U.S. Senate approves $42.9 billion homeland security bill

WASHINGTON (Reuters) - The Senate on Thursday approved a wide-ranging $42.9 billion measure to pay for improving U.S. border security, clamp down on illegal immigration and beef up cyber security in fiscal 2010.

A U.S. border agent watches video monitors of cameras placed along the U.S. and Canada border at the American border crossing at Sweetgrass, Montana, May 28, 2009. REUTERS/Todd Korol

The Senate voted 84-6 for the annual spending bill funding the Department of Homeland Security for the year starting October 1, and now lawmakers must work out differences with a $42.6 billion version of the bill that passed the U.S. House of Representatives last month.

Debate over the bills offered insight into deep divisions over how to address illegal immigration into the United States, beef up security on the U.S. borders, and what to do with the estimated 12 million people in the country illegally.

The Senate measure provides $10.1 billion for customs and border protection, including $800 million for bolstering security along the U.S. border with Mexico, where drug and weapons trafficking has spiked and sparked growing concerns.

The legislation also includes almost $400 million for cyber security, a 27 percent increase over fiscal 2009, and comes as several U.S. government websites were attacked in the past few days by hackers.

The Senate agreed to several amendments, including one that would block the release of photographs of abuse of detainees by U.S. personnel.
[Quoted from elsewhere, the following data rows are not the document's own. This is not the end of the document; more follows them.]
What follows belongs to an exercise in optimizing a design on an open flow for small area; a production flow would make more cautious choices.
The RTL was checked by simulation tests, not by an equivalence proof against the original design.
Power figures rest on the tool's default switching activity, not on a simulated workload.

==> flow/design.v <==
module pulse_arrays_fa (input wire a, input wire b, input wire c, output wire s, output wire co);
    assign {co, s} = a + b + c;
endmodule
module pulse_arrays_ha (input wire a, input wire b, output wire s, output wire co);
    assign {co, s} = a + b;
endmodule
module pulse_arrays_mac (
    input  wire [7:0]  a,
    input  wire [7:0]  b,
    input  wire [15:0] acc,
    output wire [15:0] y
);
    wire pp_0_0 = a[0] & b[0];
    wire pp_0_1 = a[0] & b[1];
    wire pp_0_2 = a[0] & b[2];
    wire pp_0_3 = a[0] & b[3];
    wire pp_0_4 = a[0] & b[4];
    wire pp_0_5 = a[0] & b[5];
    wire pp_0_6 = a[0] & b[6];
    wire pp_0_7 = a[0] & b[7];
    wire pp_1_0 = a[1] & b[0];
    wire pp_1_1 = a[1] & b[1];
    wire pp_1_2 = a[1] & b[2];
    wire pp_1_3 = a[1] & b[3];
    wire pp_1_4 = a[1] & b[4];
    wire pp_1_5 = a[1] & b[5];
    wire pp_1_6 = a[1] & b[6];
    wire pp_1_7 = a[1] & b[7];
    wire pp_2_0 = a[2] & b[0];
    wire pp_2_1 = a[2] & b[1];
    wire pp_2_2 = a[2] & b[2];
    wire pp_2_3 = a[2] & b[3];
    wire pp_2_4 = a[2] & b[4];
    wire pp_2_5 = a[2] & b[5];
    wire pp_2_6 = a[2] & b[6];
    wire pp_2_7 = a[2] & b[7];
    wire pp_3_0 = a[3] & b[0];
    wire pp_3_1 = a[3] & b[1];
    wire pp_3_2 = a[3] & b[2];
    wire pp_3_3 = a[3] & b[3];
    wire pp_3_4 = a[3] & b[4];
    wire pp_3_5 = a[3] & b[5];
    wire pp_3_6 = a[3] & b[6];
    wire pp_3_7 = a[3] & b[7];
    wire pp_4_0 = a[4] & b[0];
    wire pp_4_1 = a[4] & b[1];
    wire pp_4_2 = a[4] & b[2];
    wire pp_4_3 = a[4] & b[3];
    wire pp_4_4 = a[4] & b[4];
    wire pp_4_5 = a[4] & b[5];
    wire pp_4_6 = a[4] & b[6];
    wire pp_4_7 = a[4] & b[7];
    wire pp_5_0 = a[5] & b[0];
    wire pp_5_1 = a[5] & b[1];
    wire pp_5_2 = a[5] & b[2];
    wire pp_5_3 = a[5] & b[3];
    wire pp_5_4 = a[5] & b[4];
    wire pp_5_5 = a[5] & b[5];
    wire pp_5_6 = a[5] & b[6];
    wire pp_5_7 = a[5] & b[7];
    wire pp_6_0 = a[6] & b[0];
    wire pp_6_1 = a[6] & b[1];
    wire pp_6_2 = a[6] & b[2];
    wire pp_6_3 = a[6] & b[3];
    wire pp_6_4 = a[6] & b[4];
    wire pp_6_5 = a[6] & b[5];
    wire pp_6_6 = a[6] & b[6];
    wire pp_6_7 = a[6] & b[7];
    wire pp_7_0 = a[7] & b[0];
    wire pp_7_1 = a[7] & b[1];
    wire pp_7_2 = a[7] & b[2];
    wire pp_7_3 = a[7] & b[3];
    wire pp_7_4 = a[7] & b[4];
    wire pp_7_5 = a[7] & b[5];
    wire pp_7_6 = a[7] & b[6];
    wire pp_7_7 = a[7] & b[7];
    wire s0, c0;
    pulse_arrays_ha u1 (.a(acc[0]), .b(pp_0_0), .s(s0), .co(c0));
    wire s1, c1;
    pulse_arrays_fa u2 (.a(acc[1]), .b(pp_0_1), .c(pp_1_0), .s(s1), .co(c1));
    wire s2, c2;
    pulse_arrays_ha u3 (.a(c0), .b(s1), .s(s2), .co(c2));
    wire s3, c3;
    pulse_arrays_fa u4 (.a(acc[2]), .b(pp_0_2), .c(pp_1_1), .s(s3), .co(c3));
    wire s4, c4;
    pulse_arrays_fa u5 (.a(pp_2_0), .b(c1), .c(s3), .s(s4), .co(c4));
    wire s5, c5;
    pulse_arrays_ha u6 (.a(c2), .b(s4), .s(s5), .co(c5));
    wire s6, c6;
    pulse_arrays_fa u7 (.a(acc[3]), .b(pp_0_3), .c(pp_1_2), .s(s6), .co(c6));
    wire s7, c7;
    pulse_arrays_fa u8 (.a(pp_2_1), .b(pp_3_0), .c(c3), .s(s7), .co(c7));
    wire s8, c8;
    pulse_arrays_fa u9 (.a(s6), .b(c4), .c(s7), .s(s8), .co(c8));
    wire s9, c9;
    pulse_arrays_ha u10 (.a(c5), .b(s8), .s(s9), .co(c9));
    wire s10, c10;
    pulse_arrays_fa u11 (.a(acc[4]), .b(pp_0_4), .c(pp_1_3), .s(s10), .co(c10));
    wire s11, c11;
    pulse_arrays_fa u12 (.a(pp_2_2), .b(pp_3_1), .c(pp_4_0), .s(s11), .co(c11));
    wire s12, c12;
    pulse_arrays_fa u13 (.a(c6), .b(s10), .c(s11), .s(s12), .co(c12));
    wire s13, c13;
    pulse_arrays_fa u14 (.a(c7), .b(s12), .c(c8), .s(s13), .co(c13));
    wire s14, c14;
    pulse_arrays_ha u15 (.a(c9), .b(s13), .s(s14), .co(c14));
    wire s15, c15;
    pulse_arrays_fa u16 (.a(acc[5]), .b(pp_0_5), .c(pp_1_4), .s(s15), .co(c15));
    wire s16, c16;
    pulse_arrays_fa u17 (.a(pp_2_3), .b(pp_3_2), .c(pp_4_1), .s(s16), .co(c16));
    wire s17, c17;
    pulse_arrays_fa u18 (.a(pp_5_0), .b(c10), .c(c11), .s(s17), .co(c17));
    wire s18, c18;
    pulse_arrays_fa u19 (.a(s15), .b(s16), .c(c12), .s(s18), .co(c18));
    wire s19, c19;
    pulse_arrays_fa u20 (.a(s17), .b(s18), .c(c13), .s(s19), .co(c19));
    wire s20, c20;
    pulse_arrays_ha u21 (.a(c14), .b(s19), .s(s20), .co(c20));
    wire s21, c21;
    pulse_arrays_fa u22 (.a(acc[6]), .b(pp_0_6), .c(pp_1_5), .s(s21), .co(c21));
    wire s22, c22;
    pulse_arrays_fa u23 (.a(pp_2_4), .b(pp_3_3), .c(pp_4_2), .s(s22), .co(c22));
    wire s23, c23;
    pulse_arrays_fa u24 (.a(pp_5_1), .b(pp_6_0), .c(c15), .s(s23), .co(c23));
    wire s24, c24;
    pulse_arrays_fa u25 (.a(c16), .b(s21), .c(s22), .s(s24), .co(c24));
    wire s25, c25;
    pulse_arrays_fa u26 (.a(c17), .b(s23), .c(s24), .s(s25), .co(c25));
    wire s26, c26;
    pulse_arrays_fa u27 (.a(c18), .b(s25), .c(c19), .s(s26), .co(c26));
    wire s27, c27;
    pulse_arrays_ha u28 (.a(c20), .b(s26), .s(s27), .co(c27));
    wire s28, c28;
    pulse_arrays_fa u29 (.a(acc[7]), .b(pp_0_7), .c(pp_1_6), .s(s28), .co(c28));
    wire s29, c29;
    pulse_arrays_fa u30 (.a(pp_2_5), .b(pp_3_4), .c(pp_4_3), .s(s29), .co(c29));
    wire s30, c30;
    pulse_arrays_fa u31 (.a(pp_5_2), .b(pp_6_1), .c(pp_7_0), .s(s30), .co(c30));
    wire s31, c31;
    pulse_arrays_fa u32 (.a(c21), .b(c22), .c(s28), .s(s31), .co(c31));
    wire s32, c32;
    pulse_arrays_fa u33 (.a(s29), .b(s30), .c(c23), .s(s32), .co(c32));
    wire s33, c33;
    pulse_arrays_fa u34 (.a(c24), .b(s31), .c(s32), .s(s33), .co(c33));
    wire s34, c34;
    pulse_arrays_fa u35 (.a(c25), .b(s33), .c(c26), .s(s34), .co(c34));
    wire s35, c35;
    pulse_arrays_ha u36 (.a(c27), .b(s34), .s(s35), .co(c35));
    wire s36, c36;
    pulse_arrays_fa u37 (.a(acc[8]), .b(pp_1_7), .c(pp_2_6), .s(s36), .co(c36));
    wire s37, c37;
    pulse_arrays_fa u38 (.a(pp_3_5), .b(pp_4_4), .c(pp_5_3), .s(s37), .co(c37));
    wire s38, c38;
    pulse_arrays_fa u39 (.a(pp_6_2), .b(pp_7_1), .c(c28), .s(s38), .co(c38));
    wire s39, c39;
    pulse_arrays_fa u40 (.a(c29), .b(c30), .c(s36), .s(s39), .co(c39));
    wire s40, c40;
    pulse_arrays_fa u41 (.a(s37), .b(c31), .c(s38), .s(s40), .co(c40));
    wire s41, c41;
    pulse_arrays_fa u42 (.a(s39), .b(c32), .c(s40), .s(s41), .co(c41));
    wire s42, c42;
    pulse_arrays_fa u43 (.a(c33), .b(s41), .c(c34), .s(s42), .co(c42));
    wire s43, c43;
    pulse_arrays_ha u44 (.a(c35), .b(s42), .s(s43), .co(c43));
    wire s44, c44;
    pulse_arrays_fa u45 (.a(acc[9]), .b(pp_2_7), .c(pp_3_6), .s(s44), .co(c44));
    wire s45, c45;
    pulse_arrays_fa u46 (.a(pp_4_5), .b(pp_5_4), .c(pp_6_3), .s(s45), .co(c45));
    wire s46, c46;
    pulse_arrays_fa u47 (.a(pp_7_2), .b(c36), .c(c37), .s(s46), .co(c46));
    wire s47, c47;
    pulse_arrays_fa u48 (.a(s44), .b(s45), .c(c38), .s(s47), .co(c47));
    wire s48, c48;
    pulse_arrays_fa u49 (.a(c39), .b(s46), .c(c40), .s(s48), .co(c48));
    wire s49, c49;
    pulse_arrays_fa u50 (.a(s47), .b(c41), .c(s48), .s(s49), .co(c49));
    wire s50, c50;
    pulse_arrays_fa u51 (.a(s49), .b(c42), .c(c43), .s(s50), .co(c50));
    wire s51, c51;
    pulse_arrays_fa u52 (.a(acc[10]), .b(pp_3_7), .c(pp_4_6), .s(s51), .co(c51));
    wire s52, c52;
    pulse_arrays_fa u53 (.a(pp_5_5), .b(pp_6_4), .c(pp_7_3), .s(s52), .co(c52));
    wire s53, c53;
    pulse_arrays_fa u54 (.a(c44), .b(c45), .c(s51), .s(s53), .co(c53));
    wire s54, c54;
    pulse_arrays_fa u55 (.a(s52), .b(c46), .c(s53), .s(s54), .co(c54));
    wire s55, c55;
    pulse_arrays_fa u56 (.a(c47), .b(s54), .c(c48), .s(s55), .co(c55));
    wire s56, c56;
    pulse_arrays_fa u57 (.a(c49), .b(s55), .c(c50), .s(s56), .co(c56));
    wire s57, c57;
    pulse_arrays_fa u58 (.a(acc[11]), .b(pp_4_7), .c(pp_5_6), .s(s57), .co(c57));
    wire s58, c58;
    pulse_arrays_fa u59 (.a(pp_6_5), .b(pp_7_4), .c(c51), .s(s58), .co(c58));
    wire s59, c59;
    pulse_arrays_fa u60 (.a(c52), .b(s57), .c(c53), .s(s59), .co(c59));
    wire s60, c60;
    pulse_arrays_fa u61 (.a(s58), .b(c54), .c(s59), .s(s60), .co(c60));
    wire s61, c61;
    pulse_arrays_fa u62 (.a(s60), .b(c55), .c(c56), .s(s61), .co(c61));
    wire s62, c62;
    pulse_arrays_fa u63 (.a(acc[12]), .b(pp_5_7), .c(pp_6_6), .s(s62), .co(c62));
    wire s63, c63;
    pulse_arrays_fa u64 (.a(pp_7_5), .b(c57), .c(s62), .s(s63), .co(c63));
    wire s64, c64;
    pulse_arrays_fa u65 (.a(c58), .b(s63), .c(c59), .s(s64), .co(c64));
    wire s65, c65;
    pulse_arrays_fa u66 (.a(c60), .b(s64), .c(c61), .s(s65), .co(c65));
    wire s66, c66;
    pulse_arrays_fa u67 (.a(acc[13]), .b(pp_6_7), .c(pp_7_6), .s(s66), .co(c66));
    wire s67, c67;
    pulse_arrays_fa u68 (.a(c62), .b(s66), .c(c63), .s(s67), .co(c67));
    wire s68, c68;
    pulse_arrays_fa u69 (.a(s67), .b(c64), .c(c65), .s(s68), .co(c68));
    wire s69, c69;
    pulse_arrays_fa u70 (.a(acc[14]), .b(pp_7_7), .c(c66), .s(s69), .co(c69));
    wire s70, c70;
    pulse_arrays_fa u71 (.a(s69), .b(c67), .c(c68), .s(s70), .co(c70));
    wire s71 = acc[15] ^ c69 ^ c70;
    assign y = {s71, s70, s68, s65, s61, s56, s50, s43, s35, s27, s20, s14, s9, s5, s2, s0};
endmodule
module pulse_arrays #(
    parameter   WIDTH_left     =   8,
    parameter   WIDTH_up       =   8,
    parameter   WIDTH_out      =   16,
    parameter   Mritx_M   =   4,
    parameter   Mritx_N   =   4,
    parameter   Mritx_L   =   4,
    parameter   Mritx_LOG2_size  =   10
)(
    input   clk,
    input   rst,
    input   wire    valid_left,
    input   wire    valid_up,
    input   wire  [31:0]   left,
    input   wire  [31:0]   up,
    output  reg     ready,
    output  wire  [63:0]   product
);
reg  [4:0] cnt;      
always @(posedge clk) begin
    if (!rst) begin
        cnt   <= 5'd0;
        ready <= 1'b0;
    end else if (cnt == 5'd0) begin
        ready <= 1'b1;
        if (valid_left & valid_up)
            cnt <= 5'd1;
    end else begin
        ready <= (cnt == 5'd24);
        cnt   <= (cnt == 5'd24) ? 5'd0 : cnt + 5'd1;
    end
end
wire first = (cnt[1:0] == 2'd3);    
wire last  = (cnt[1:0] == 2'd2);    
reg  [7:0] b [0:15];
integer n;
always @(posedge clk) begin
    for (n = 1; n < 16; n = n + 1)
        if (n % 4 != 0) b[n] <= b[n-1];
    b[0]  <= valid_up ? up[7:0]   : b[15];
    b[4]  <= valid_up ? up[15:8]  : b[3];
    b[8]  <= valid_up ? up[23:16] : b[7];
    b[12] <= valid_up ? up[31:24] : b[11];
end
reg  [7:0]  a0 [0:3], a1 [0:3], a2 [0:3], a3 [0:3];
reg  [15:0] acc [0:3];
reg  [15:0] r0 [0:3], r1 [0:3], r2 [0:3];
wire [15:0] sum [0:3];
genvar i;
generate
    for (i = 0; i < 4; i = i + 1) begin : row
        pulse_arrays_mac mac (
            .a   (a2[i]),
            .b   (b[2]),
            .acc (first ? 16'd0 : acc[i]),
            .y   (sum[i])
        );
        always @(posedge clk) begin
            a0[i]  <= valid_left ? left[8*i +: 8] : a3[i];
            a1[i]  <= a0[i];
            a2[i]  <= a1[i];
            a3[i]  <= a2[i];
            acc[i] <= sum[i];
            r0[i]  <= last ? sum[i] : r2[i];
            r1[i]  <= r0[i];
            r2[i]  <= r1[i];
        end
        assign product[16*i +: 16] = r0[i];
    end
endgenerate
endmodule
==> flow/run.sh <==
#!/bin/bash
# synth_recipe.tcl (not shown) runs the flow's synth.tcl, then flattens the netlist and writes it again
# the make line also repeats each setting of config.mk as NAME=value (left out here)
make -C /OpenROAD-flow-scripts/flow DESIGN_CONFIG=/design/flow/config.mk WORK_HOME=/design/flow/orfs CLKGATE_MAP_FILE= SYNTH_SCRIPT=/design/flow/synth_recipe.tcl finish
==> flow/config.mk <==
export PLATFORM = sky130hd
export DESIGN_NAME = pulse_arrays
export DESIGN_NICKNAME = pulse_arrays
export VERILOG_FILES = /design/flow/design.v
export SDC_FILE = /design/flow/constraint.sdc
export NUM_CORES = 4
export LEC_CHECK = 0
export CAP_MARGIN = 20
export CORE_MARGIN = 2
export CORE_UTILIZATION = 40
export PLACE_DENSITY = 0.6
export SLEW_MARGIN = 20
export SYNTH_HIERARCHICAL = 1
==> flow/constraint.sdc <==
create_clock -name core_clock -period 5.0 [get_ports {clk}]
set_input_delay 1.0000 -clock core_clock [delete_from_list [all_inputs] [get_ports {clk}]]
set_output_delay 1.0000 -clock core_clock [all_outputs]
set_load 0.01 [all_outputs]
==> flow_metrics.tcl <==
set metrics [dict create \
    yosys_warnings 25 \
    path_class "flop to flop" \
    clock_latency_ns 0.61 \
    ir_worst_vdd_mv 0.481 \
    cts.sinks 518 \
    synth_edf_count 0 \
    cp.required_ns 5.48 \
    area_growth_pct 21.8 \
    drive_above_1_share 0.232 \
    core.rowCount 82 \
    synthDominantCellAreaShare 0.516 \
    grt_max_degree 34 \
    hpwl_um 27200 \
    arrival_ns 7.16 \
    finalCriticalPeriod_ns 6.67 \
    nNetsFinal 1913 \
    drt_iter0_drc 311 \
    ys_seq_area_frac 0.516 \
    cts-root-buf "clkbuf_16" \
    htreeDepth 2 \
    start_kind "flop" \
    finalCritPeriodShare 1.33 \
    power_density_mw_per_mm2 813 \
    max_slew_margin 0.573 \
    routed_wl_um 38300 \
    status "finished with violations" \
    synth_most_common_cell "dfxtp_1" \
    worst-path-max-fanout 9 \
    core-area_mm2 0.0499 \
    r2r-end "r0[2][15]" \
    fin_cells 2269 \
    syn_area_per_cell_um2 14.7 \
    so.violations "negative setup slack" \
    rsz0062_at_grt "true" \
    end_kind "flop" \
    syn-cell-area_mm2 0.0201 \
    fin_skew_ns 0.0305 \
    hold_class "flop to flop" \
    cts_tree "yes" \
    hold-path-endpoint "r2[0][14]" \
    dr.pass1.iters 4 \
    reg2reg_depth 20 \
    port_buffers 132 \
    worst_slack_ns -1.67 \
    leakagePower_nw 10.2 \
    finalHoldViolations 0 \
    antenna_found_initial 1 \
    post-synth-top-area-cell "dfxtp_1" \
    synth_flop_cell "dfxtp_1" \
    r2r-start "cnt[1]" \
    drv_cap 0 \
    final_area_mm2 0.0245 \
    slew_violations 0 \
    hold_start "r1[0][14]" \
    pin_count 133 \
    vias 9899 \
    synth_nets 1724 \
    max_freq_mhz 150 \
    gr-total-overflow 0 \
    ys_ff_latch 518 \
    cts_buffer_depth 3 \
    die_width_um 228 \
    min_delay_path_depth 0 \
    setup_viol 45 \
    r2r_slack_ns -1.67 \
    wl_per_cell_um 16.9 \
    syn_inst 1369 \
    hold_buffers 0 \
    dpl-instance-area_mm2 0.0227 \
    synth_commonest_cells "518 x dfxtp_1, 256 x and2_1, 248 x fa_1" \
    clk_pin_slew_ns 0.06 \
    grt_pass1_wl_um 63100 \
    antenna_left 0 \
    dp_cells 2172 \
    synth_cell_types 27 \
    synth_area_leaders "dfxtp_1 52%, fa_1 25%, and2_1 8.0%" \
    drc 0 \
    start_util 0.403 \
    grt_usage 0.155 \
    worst_slew_pin_slew_ns 0.640 \
    cts_buffers 53 \
    dieArea_mm2 0.0521 \
    fp.dieH_um 228 \
    grt_pass1_vias 11400 \
    routabilityCongestion 0.790 \
    avgViaCountPerCell 4.36 \
    async_flop_share 0 \
]
-- logic make-up after synthesis --
| group | after synthesis | synth area share |
|---|---|---|
| flops | 518 | 0.516 |
| simple gates | 332 | 0.103 |
| fa+ha+maj | 287 | 0.271 |
| mux | 129 | 0.0722 |
| buf+inv | 90 | 0.0296 |
| compound gates | 7 | 0.00262 |
| xor+xnor | 6 | 0.00560 |
-- repair_timing --
action | 4_1_cts | 5_1_grt
endpoints found under the setup margin | 48 | 51
pin swaps | 3 | 0
resized for setup | 1 | 4
buffers inserted | 2 | 1
-- cell type report --
| class | instances | area (µm²) |
|---|---|---|
| Clock buffer | 71 | 1500 |
| Tap cell | 672 | 841 |
| Fill cell | 4375 | 25400 |
| Clock inverter | 22 | 250 |
| Antenna cell | 1 | 2.50 |
| Multi-Input combinational cell | 761 | 9420 |
| Inverter | 4 | 15.0 |
| Timing Repair Buffer | 220 | 2080 |
| Sequential cell | 518 | 10400 |
-- Yosys stat by module, one instance, submodules excluded --
module / area [µm²] / flops+latches / copies in the design
pulse_arrays: 12500 / 518 / 1
pulse_arrays_mac: 544 / 0 / 4
pulse_arrays_fa: 20.0 / 0 / 248
pulse_arrays_ha: 12.5 / 0 / 36
-- state kept, by name, indices dropped and copies added (netlist names) --
register  count
a1           32
a0           32
cnt           5
r2           64
acc          64
r1           64
r0           64
a2           32
ready         1
a3           32
b           128
-- cell usage in the layout, fill, tap and decap left out, drive strengths merged --
cell	Yosys	layout
dfxtp	518	518
bufinv	0	2
nand4	1	1
mux2	128	128
a211oi	1	1
mux2i	1	1
nor2	1	1
clkinvlp	0	4
clkbuf	9	71
diode	0	1
a31oi	1	1
a311o	1	1
nand4b	1	1
o21ai	2	2
ha	39	39
buf	77	89
inv	4	7
fa	248	248
and3	2	2
clkdlybuf4s50	0	131
nand3	2	2
clkinv	0	13
a2111oi	1	1
nor2b	65	65
and2	256	256
a31o	1	1
xnor2	1	1
nand2	4	4
xor3	4	4
xor2	1	1
-- metrics by stage --
stage	setup TNS, ns	setup WS (ns)	total power, mW	utilization	hold slack (ns)
after floorplan	-44.11	-1.73	16.5	-	0.310
after global placement	-42.29	-1.64	16.2	0.455	0.310
after detailed placement	-44.37	-1.73	16.4	0.455	0.312
after CTS	-43.90	-1.69	20.4	0.491	0.306
after global routing	-48.33	-1.83	21.8	0.491	0.324
final	-42.13	-1.67	19.9	0.491	0.314
-- worst max-delay path, cell delays in order (launching register included) --
cell and delay [ns]:
dfxtp_4 0.36, ha_4 0.20, buf_12 0.15, nor2b_4 0.05, fa_2 0.38, fa_1 0.48
fa_2 0.39, fa_2 0.35, fa_2 0.36, fa_2 0.34, fa_2 0.34, fa_1 0.44
ha_2 0.19, fa_2 0.33, fa_2 0.35, fa_2 0.35, fa_2 0.34, fa_2 0.34
fa_2 0.34, xor3_1 0.20, mux2_4 0.27
-- how the worst max path moves through the flow --
stage          startpoint        end  slack (ns)  cells past startpoint
6_report           cnt[1]  r0[2][15]       -1.67                     20
5_1_grt            cnt[1]  r0[2][15]       -1.83                     20
4_1_cts            cnt[1]  r0[2][15]       -1.69                     20
3_5_place_dp      b[2][1]  r0[3][15]       -1.73                     18
3_3_place_gp       cnt[1]  r0[1][15]       -1.64                     20
2_1_floorplan      cnt[1]  r0[1][15]       -1.73                     22
-- metal layers --
metal | wire length, µm | up-vias | track usage
li1 | - | 4657 | -
met1 | 17600 | 5018 | 0.205
met2 | 18300 | 157 | 0.258
met3 | 1470 | 65 | 0.0301
met4 | 930 | 2 | 0.0482
met5 | 11 | - | 0
-- report_power, final --
part,total [mW],switching (mW),leakage (nW),internal (mW)
Sequential,6.06,0.415,4.36,5.65
Combinational,10.0,4.78,4.99,5.21
Clock,3.86,1.63,0.854,2.23
Total,19.9,6.83,10.2,13.1

-- what the ideal ports hide --
The flow's constraints put no driver on any port. The routed layout listed below was extracted and timed again, unchanged, in two steps. Step 1 assumes that a clkbuf_16 drives the clock port and a buf_2 every other input. Step 2, shift: input delay + t, output delay - t, t = (earliest + latest rising clock arrival at the registers) / 2. This alone moves slack from input paths to output paths. Three values: ideal ports, drivers, drivers and shift; two values: the first two.
t, ns: 0.645
slack for setup (ns): -1.671 / -1.671 / -1.671
worst register clock-pin slew, ns: 0.06 / 0.06
cell pins on the clock port's net: 1
The setup slack of this run moves by 0.000 ns with the drivers and by 0.000 ns with both steps.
The American Civil Liberties Union has sued to make the photos public.

Another amendment approved would allow individuals to import prescription drugs from Canada as long as they comply with U.S. law and they are not in the business of importing such medicine.

Senators also agreed to an amendment that would require the Obama administration to complete 700 miles of reinforced fencing along the Mexican border by the end of 2010, and bar just using virtual fencing and vehicle barriers.

The three provisions were not in the House version, so lawmakers will have to work out their differences.

The Senate also agreed to make permanent a program for verifying the immigration status of those seeking work in the United States, known as E-Verify. The system is voluntary for private employers but Department of Homeland Security plans to require federal contractors to use it starting September 8. The House extended it for two years.

The administration had wanted to extend the program for a couple of years and Democrat Charles Schumer, who heads the Senate subcommittee on immigration, has suggested a robust biometric system instead of making E-Verify permanent.

Senate Democrats hope to start work on reforming the whole immigration system later this year, but the White House, which is focused on its top priority of revamping U.S. healthcare, has cast doubt on whether that debate will begin this year.